At the same time as the Napier Commission began, 1883, McNeill was appointed Resident Medical Officer to the Gesto Hospital on Skye. Situated in Edinbane, it was a privately funded hospital but free for the islanders. His work here in identifying death rates in the Hebrides was published in the Edinburgh Medical Journal in 1885 and was considered in the Commission's investigations into the conditions of crofters and cottars in the Highlands and Islands. McNeill observed that the percentages of deaths of women at childbirth was worse than those of women in the most-deprived urban communities. He concluded that 'There is no constituted organisation to look after the public health except in name [i.e. Scotland’s Board of Supervision]... the causes which bring about the difference in mortality are more or less remediable, and might be brought under control.'

In 1889 McNeill was awarded the Diploma of Public Health by the University of Cambridge and the following year he was appointed as the County Medical Officer for Argyll, the first to hold the position. He continued to publish including articles in the Journal of the Caledonian Medical Society, of which he was a founder member, and to present papers at public health conferences. As the 19th century became the 20th century, McNeill persisted in his pursuit of hospitals and improved public health for Argyll, while local communities strove to appoint and maintain resident doctors. In 1911, his Medical Health Officer's report for Argyll stated that there was one doctor for every 1,289 inhabitants. He also wrote that within the mainly crofting and fishing population 'many are not yet convinced that the prevention of poverty, ill-health, and disease, or the lengthening of human life, are matters over which man has really any control.’

== Later career ==
In 1912, the Dewar Committee, formally the Highlands and Islands Medical Service Committee, was appointed by Lloyd George, with Sir John Dewar as its chair. It was composed of nine members, including three doctors, and 'examined over 200 witnesses in more than 20 sessions, at more than 15 sites, over approximately six working weeks.' The Committee were charged with investigating the extent to which the provision of medical attendants in the Highlands and Islands was inadequate and to advise on how to create a satisfactory medical service. McNeill enabled a series of witnesses to testify to the inadequate levels of health and poor medical service throughout Argyll. The inability to retain general practitioners on the basis of low salaries and difficult travelling conditions could be solved by a state-run service with a minimum salary and the provision of motorised boats and vehicles to reach patients. He also gave personal testimony of two deaths in childbirth on Colonsay which could have been avoided had the families not had to wait for a doctor to arrive by boat from neighbouring Islay. The resulting Dewar Report published acknowledged many of the public health problems in the Highlands and Islands highlighted by McNeill and published recommendations such as the provision of medical and dental care and training of nurses, which he had been advocating throughout his career.

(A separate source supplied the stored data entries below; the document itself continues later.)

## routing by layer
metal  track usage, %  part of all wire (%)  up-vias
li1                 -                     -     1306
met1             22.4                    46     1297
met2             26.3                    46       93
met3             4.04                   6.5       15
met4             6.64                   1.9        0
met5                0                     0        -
`config.mk`:
```
export PLATFORM = sky130hd
export DESIGN_NAME = sdram_burst_colgen
export DESIGN_NICKNAME = d
export VERILOG_FILES = /design/src/rtl/sdram_burst_pkg.sv /design/src/rtl/burst_cfg_decode.sv /design/src/rtl/burst_beat_index.sv /design/src/rtl/burst_col_lane.sv /design/src/rtl/sdram_burst_colgen.sv
export SDC_FILE = /design/constraint.sdc
export NUM_CORES = 1
export LEC_CHECK = 0
export ABC_AREA = 1
export BUFFER_PORTS_ARGS = -buffer_cell sky130_fd_sc_hd__buf_2
export CORE_MARGIN = 4
export CORE_UTILIZATION = 49
export DETAILED_ROUTE_END_ITERATION = 6
export GPL_TIMING_DRIVEN = 0
export MAX_ROUTING_LAYER = met4
export PLACE_DENSITY = 0.77
export SYNTH_ARGS = -nofsm -noshare
export SYNTH_HDL_FRONTEND = slang
export SYNTH_SLANG_ARGS = --single-unit
export TNS_END_PERCENT = 20
```
`constraint.sdc`:
```
create_clock -name clk -period 1.6 [get_ports clk]
set_input_delay 0.16 -clock clk [delete_from_list [all_inputs] [get_ports clk]]
set_output_delay 0.16 -clock clk [all_outputs]
set_load 0.03 [all_outputs]
```
`src/rtl/sdram_burst_pkg.sv`:
```
package sdram_burst_pkg;
  localparam int BL_CODE_W = 2;

  typedef enum logic [BL_CODE_W-1:0] {
    BL_TWO   = 2'd0,
    BL_FOUR  = 2'd1,
    BL_EIGHT = 2'd2,
    BL_PAGE  = 2'd3
  } blen_e;

  typedef enum logic {
    ORD_SEQ = 1'b0,
    ORD_ILV = 1'b1
  } order_e;
endpackage

```
`src/rtl/burst_cfg_decode.sv`:
```
module burst_cfg_decode
  import sdram_burst_pkg::*;
#(
  parameter int COL_W = 8
) (
  input  logic [BL_CODE_W-1:0] bl_code,
  input  logic                 order_ilv,
  input  logic [COL_W-1:0]     start_col,
  output logic [COL_W-1:0]     wrap_mask,
  output logic                 is_page,
  output logic                 is_legal
);
  blen_e blen;

  always_comb begin
    blen    = blen_e'(bl_code);
    is_page = (blen == BL_PAGE);
    case (blen)
      BL_TWO:   wrap_mask = COL_W'(1);
      BL_FOUR:  wrap_mask = COL_W'(3);
      BL_EIGHT: wrap_mask = COL_W'(7);
      default:  wrap_mask = '1;
    endcase
    // full page only sequential and from an even column
    is_legal = !is_page || (!order_ilv && !start_col[0]);
  end
endmodule

```
`src/rtl/burst_beat_index.sv`:
```
module burst_beat_index #(
  parameter int COL_W = 8
) (
  input  logic             clk,
  input  logic             rst_n,
  input  logic             load,
  input  logic             advance,
  input  logic [COL_W-1:0] wrap_mask,
  input  logic             is_page,
  output logic [COL_W-1:0] beat_k,
  output logic             final_pair
);
  localparam logic [COL_W-1:0] STEP = COL_W'(2);
  localparam logic [COL_W-1:0] ODD  = COL_W'(1);

  always_ff @(posedge clk) begin
    if (!rst_n)       beat_k <= '0;
    else if (load)    beat_k <= '0;
    else if (advance) beat_k <= beat_k + STEP;
  end

  assign final_pair = !is_page && ((beat_k | ODD) == wrap_mask);

  a_r4_even_index: assert property (@(posedge clk) disable iff (!rst_n)
    1'b1 |=> (beat_k[0] == 1'b0));
endmodule

```
`src/rtl/burst_col_lane.sv`:
```
module burst_col_lane #(
  parameter int COL_W = 8,
  parameter int LANE  = 0
) (
  input  logic [COL_W-1:0] base_col,
  input  logic [COL_W-1:0] wrap_mask,
  input  logic             order_ilv,
  input  logic [COL_W-1:0] beat_k,
  output logic [COL_W-1:0] col
);
  localparam logic [COL_W-1:0] LANE_OFS = COL_W'(LANE);
  logic [COL_W-1:0] beat;
  logic [COL_W-1:0] sum;

  always_comb begin
    beat = beat_k | LANE_OFS;
    sum  = base_col + beat;
    if (order_ilv) col = base_col ^ beat;
    else           col = (base_col & ~wrap_mask) | (sum & wrap_mask);
  end
endmodule

```
`src/rtl/sdram_burst_colgen.sv`:
```
module sdram_burst_colgen
  import sdram_burst_pkg::*;
#(
  parameter int COL_W = 8
) (
  input  logic             clk,
  input  logic             rst_n,
  input  logic             burst_start,
  input  logic [COL_W-1:0] start_col,
  input  logic [1:0]       bl_code,
  input  logic             burst_order,
  input  logic             burst_stop,
  output logic             pair_valid,
  input  logic             pair_ready,
  output logic [COL_W-1:0] pair_col_a,
  output logic [COL_W-1:0] pair_col_b,
  output logic             pair_last,
  output logic             cfg_err
);
  localparam int LANES = 2;

  logic [COL_W-1:0] dec_mask;
  logic             dec_page;
  logic             dec_legal;
  logic [COL_W-1:0] base_q;
  logic [COL_W-1:0] mask_q;
  logic             ilv_q;
  logic             page_q;
  logic             valid_q;
  logic             err_q;
  logic [COL_W-1:0] beat_k;
  logic             final_pair;
  logic             start_ok;
  logic             accept;
  logic [COL_W-1:0] lane_col [LANES];

  burst_cfg_decode #(.COL_W(COL_W)) u_decode (
    .bl_code   (bl_code),
    .order_ilv (burst_order),
    .start_col (start_col),
    .wrap_mask (dec_mask),
    .is_page   (dec_page),
    .is_legal  (dec_legal)
  );

  assign start_ok = burst_start && dec_legal;
  assign accept   = valid_q && pair_ready;

  always_ff @(posedge clk) begin
    if (!rst_n) begin
      valid_q <= 1'b0;
      err_q   <= 1'b0;
      base_q  <= '0;
      mask_q  <= '0;
      ilv_q   <= 1'b0;
      page_q  <= 1'b0;
    end else begin
      err_q <= burst_start && !dec_legal;
      if (start_ok) begin
        valid_q <= 1'b1;
        base_q  <= start_col;
        mask_q  <= dec_mask;
        ilv_q   <= burst_order;
        page_q  <= dec_page;
      end else if (burst_stop) begin
        valid_q <= 1'b0;
      end else if (accept && final_pair) begin
        valid_q <= 1'b0;
      end
    end
  end

  burst_beat_index #(.COL_W(COL_W)) u_index (
    .clk        (clk),
    .rst_n      (rst_n),
    .load       (start_ok),
    .advance    (accept),
    .wrap_mask  (mask_q),
    .is_page    (page_q),
    .beat_k     (beat_k),
    .final_pair (final_pair)
  );

  for (genvar g = 0; g < LANES; g++) begin : g_lane
    burst_col_lane #(.COL_W(COL_W), .LANE(g)) u_lane (
      .base_col  (base_q),
      .wrap_mask (mask_q),
      .order_ilv (ilv_q),
      .beat_k    (beat_k),
      .col       (lane_col[g])
    );
  end

  assign pair_valid = valid_q;
  assign pair_col_a = lane_col[0];
  assign pair_col_b = lane_col[1];
  assign pair_last  = valid_q && final_pair;
  assign cfg_err    = err_q;

  a_r1_valid_after_start: assert property (@(posedge clk) disable iff (!rst_n)
    start_ok |=> pair_valid);

  a_r2_block_fixed: assert property (@(posedge clk) disable iff (!rst_n)
    pair_valid |-> (((pair_col_a ^ base_q) & ~mask_q) == '0) &&
                   (((pair_col_b ^ base_q) & ~mask_q) == '0));

  a_r4_last_valid: assert property (@(posedge clk) disable iff (!rst_n)
    pair_last |-> pair_valid);

  a_r4_end_after_last: assert property (@(posedge clk) disable iff (!rst_n)
    pair_last && pair_ready && !burst_start |=> !pair_valid);

  a_r5_hold: assert property (@(posedge clk) disable iff (!rst_n)
    pair_valid && !pair_ready && !burst_start && !burst_stop
      |=> pair_valid && $stable(pair_col_a) && $stable(pair_col_b));

  a_r6_page_no_last: assert property (@(posedge clk) disable iff (!rst_n)
    pair_valid && page_q |-> !pair_last);

  a_r7_stop: assert property (@(posedge clk) disable iff (!rst_n)
    burst_stop && !burst_start |=> !pair_valid);

  a_r8_refused: assert property (@(posedge clk) disable iff (!rst_n)
    burst_start && !dec_legal && !pair_valid |=> cfg_err && !pair_valid);

  a_r8_pulse: assert property (@(posedge clk) disable iff (!rst_n)
    cfg_err && !burst_start |=> !cfg_err);
endmodule

```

As he had done before it, McNeill continued his work throughout and after World War I, and at his death in 1924, the Oban Times' obituary stated, 'Up to the last he was zealous and active in his appointed work...He was painstakingly accurate and conscientious in carrying out his public duties...He will be remembered as a pioneer and as an example to those who follow in his foot-steps.'

== Death ==
McNeill died of cancer, unmarried, on 16 April 1924, at the Queen Mary Nursing Home, Edinburgh.